British writer, journalist and educator Arthur Mee came up with the Children’s Encyclopaedia that was published by the Educational Book Company, a subsidiary of Amalgamated Press, London. Grolier, an American publishing company, published it in the US in 1910 under the name ‘Book of Knowledge’.

1917AD

Based in Chicago, Illinois, the World Book is an American encyclopaedia. It focuses on scientific, technical and medical subjects. It has been published in 22 volumes till date. Each book in a volume covers all entries under one particular letter of the alphabet.

1962AD

The World Book encyclopaedia came up with a Braille version that filled 145 volumes. Eventually, all the Braille editions were donated to various institutes for the blind.

1993AD-2009AD

Microsoft Corporation published a digital multimedia encyclopaedia known as Microsoft Encarta.

1999AD-2003AD

Nupedia was an English language web-based encyclopaedia by Jimmy Wales and Larry Sanger. It is known as the predecessor of Wikipedia. Nupedia was characterized by a peer-review process. The content was licensed and published as free content. Content was contributed by people who were supposed to be experts in the field.

January 15, 2000

Similar to Nupedia, Wikipedia is a multilingual web-based free content encyclopaedia supported by the Wikimedia foundation. It is based on a model of only openly editable content. January 15 is considered as Wikipedia Day. ‘Wiki’ refers to the Hawaiian word ‘wiki’ which means ‘quick’. The two words ‘wiki’ and ‘encyclopaedia’ together create ‘Wikipedia’. Unlike Nupedia, Wikipedia is written by a large number of volunteers, without pay. Anybody with Internet access can write or edit information on the site barring certain exceptions. All articles on the site are linked or cross-referenced making it easier to search for related information. Unlike printed encyclopaedias, Wikipedia can constantly get edited and updated and one need not wait for the new volume to be published.
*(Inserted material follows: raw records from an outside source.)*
From an optimization exercise on the open Yosys and OpenROAD flow, aimed at small area; shortcuts taken in it are not production practice.
At most, simulation tests tie the RTL to the original design; equivalence was not proved.

==> run a <==
Design crc16_psa, start of the top module:
module crc16_psa (
    input  wire        clk,
    input  wire        rst,
    input  wire        host_req,
    input  wire        host_we,
    input  wire [3:0]  host_idx,
    input  wire [15:0] host_wdata,
    output wire        host_ack,
    output wire [15:0] host_rdata,
    output reg         bus_req,
    output wire [1:0]  bus_cmd,
    output wire [7:0]  bus_wdata,
    input  wire        bus_ack,
    input  wire        bus_err,
    input  wire [7:0]  bus_rdata
);
export LEC_CHECK = 0
export CAP_MARGIN = 20
export CORE_MARGIN = 2
export CORE_UTILIZATION = 60
export SLEW_MARGIN = 20
create_clock -name core_clock -period 10.0 [get_ports {clk}]
standard.sh (not shown) runs the stock make flow with config.mk's settings and CLKGATE_MAP_FILE= SYNTH_SCRIPT=/design/flow/synth_recipe.tcl, a recipe that flattens the netlist after the stock synthesis.
==> flow/flow/run.sh <==
#!/bin/bash
# Standard layout; clock tree synthesis without dummy loads, small leaf buffers.
export CTS_ARGS="-sink_clustering_enable -repair_clock_nets -dont_use_dummy_load -sink_clustering_size 10 -sink_clustering_max_diameter 40 -buf_list {sky130_fd_sc_hd__clkbuf_4 sky130_fd_sc_hd__clkbuf_8}"
bash standard.sh > standard.log 2>&1
==> inputs of run b, as changes to run a <==
--- a/flow/design.v
+++ b/flow/design.v
@@ -105,18 +105,19 @@
     wire s2 = (hs == H_S2);
     wire s3 = (hs == H_S3);
     wire go0      = s0 & host_req & legal;
     wire st_time  = ((op_wr_a | op_st) & p15a) | ((op_wr_p | op_data) & p15p) |
                     ((op_wr_l | op_init | op_crcin | op_buf | op_app) & ph15);
     wire rbad0    = (op_data & ~ptr_ok) | (op_buf & ~len_le64) | (op_app & ~len_le62);
     wire start1   = go0 & st_time & ~rbad0;
     wire       bytemode = host_idx[1] & host_idx[0];      
-    wire [3:0] hsel     = bytemode ? {1'b0, ~cb} : ph;
-    wire       hbit     = host_wdata[hsel];
+    wire [7:0] hrev = {host_wdata[0],host_wdata[1],host_wdata[2],host_wdata[3],host_wdata[4],host_wdata[5],host_wdata[6],host_wdata[7]};
+    wire [7:0] hsel8 = ({8{bytemode}} & hrev) | ({8{~bytemode & hb[0]}} & host_wdata[15:8]) | ({8{~bytemode & ~hb[0]}} & host_wdata[7:0]);
+    wire       hbit  = hsel8[cb];
     reg  cy, z;
     wire ad_x = op_app ? rl[0] : rg[0];
     wire ad_y = op_data ? ph0 : op_app ? (ph == 4'd1) : rl[0];
     wire ad_c = ~ph0 & cy;
     wire ad_s = ad_x ^ ad_y ^ ad_c;
     wire ad_co = (ad_x & ad_y) | (ad_x & ad_c) | (ad_y & ad_c);
     wire sum_bad = ad_co | (ad_s & z);    
     wire st_bad  = sum_bad | ~len_nz | ~len_le64;
@@ -221,35 +222,29 @@
         rb_ring <= {ins_b, rb_ring[511:1]};
         rg <= {ins_g, rg[31:1]};
         rl <= {ins_l, rl[15:1]};
     end
     assign bus_cmd   = q[1:0];
     assign bus_wdata = (q[1:0] == 2'b00) ? {7'h50, q[2]} : wreg;
     wire done  = bus_req & bus_ack;
     always @(posedge clk) begin
-        if (start1 & op_data)
-            q_idx <= {1'b0, vw[5:0]};
-        else if (start1 & op_app)
-            q_idx <= {1'b0, vl[5:0]};
-        else if ((start1 & op_buf) | st_ok)
-            q_idx <= 7'd0;
+        if (start1 | st_ok)
+            q_idx <= {1'b0, ({6{op_data}} & vw[5:0]) | ({6{op_app}} & vl[5:0])};
         else if ((s2 & (op_buf | op_app) & match & cb7) |
                  ((q == Q_WD) & done & ~bus_err) |
                  ((q == Q_RI2) & cb7))
             q_idx <= q_idx + 7'd1;
     end
     wire wsh = bus_ins | ((q == Q_WD) & ~bus_req & match);
     always @(posedge clk) begin
-        if (q == Q_RD & done)
-            wreg <= bus_rdata;
-        else if ((q == Q_AH | q == Q_AL) & ~bus_req)
-            wreg <= rg[7:0];
-        else if (wsh)
-            wreg <= {wreg[6:0], rb_ring[0]};
+        wreg <= ({8{q == Q_RD & done}} & bus_rdata) |
+                ({8{(q == Q_AH | q == Q_AL) & ~bus_req}} & rg[7:0]) |
+                ({8{wsh}} & {wreg[6:0], rb_ring[0]}) |
+                ({8{~(q == Q_RD & done) & ~((q == Q_AH | q == Q_AL) & ~bus_req) & ~wsh}} & wreg);
     end
     wire ah_go = ~seg & cb0 & hb[0];     
     wire al_go = ~seg & ph0;             
     always @(posedge clk) begin
         if (rst) begin
             q       <= Q_T1;
             bus_req <= 1'b0;
             e_bus   <= 1'b0;
==> flow/flow/run.sh (replaced) <==
#!/bin/bash
# The standard layout (standard.sh: standard synthesis, floorplan, place,
# CTS, route), with these options changed:
#  - after floorplan, the combinational logic is re-mapped for area with
#    OpenROAD's restructure (flow/restructure.tcl);
#  - port buffers use the small buf_1 cell;
#  - clock tree synthesis inserts no dummy loads and uses clkbuf_8 leaf
#    clusters of at most 20 sinks.
# Tool output goes to standard.log here and to ORFS's own logs under orfs/logs.
export POST_FLOORPLAN_TCL="$(pwd)/flow/restructure.tcl"
export BUFFER_PORTS_ARGS="-buffer_cell sky130_fd_sc_hd__buf_1"
export CTS_ARGS="-sink_clustering_enable -repair_clock_nets -dont_use_dummy_load -sink_clustering_size 20 -sink_clustering_max_diameter 60 -buf_list sky130_fd_sc_hd__clkbuf_8"
bash standard.sh > standard.log 2>&1
==> flow/flow/restructure.tcl (new file) <==
# Sourced at the end of ORFS floorplan (POST_FLOORPLAN_TCL): re-map the
# combinational logic for area with OpenROAD's restructure (ABC). Registers
# are not touched.
set rs_dir [file join [pwd] rs_work]
file mkdir $rs_dir
restructure -liberty_file [lindex $::env(LIB_FILES) 0] -target area \
  -tielo_port sky130_fd_sc_hd__conb_1/LO -tiehi_port sky130_fd_sc_hd__conb_1/HI \
  -work_dir $rs_dir -abc_logfile [file join $rs_dir abc.log]
report_design_area
CORE_UTILIZATION = 70   (was 60)
==> notes.md <==
- Run a finished with timing, DRC and antenna clean. Run b did not get past floorplan (2_1_floorplan).
- Between run b and run a, the lower synthesized cell count is in run b (gap 3.6%, measured against run a).
- Between run a and run b, the lower area after synthesis is in run b (gap about 2%, measured against run b).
Until the advent of digital media, valuable material in traditional encyclopaedias had to be discarded to make space for new modern topics. With the coming of the World Wide Web, encyclopaedias no more have fixed boundaries, whether in terms of size, space or number or entries. These recent online encyclopaedias have made information search much easier and faster but ancient encyclopaedias are storehouses of what has been before. These encyclopaedias are important useful sources of historical, political, social and cultural records of the world and need to be carefully preserved.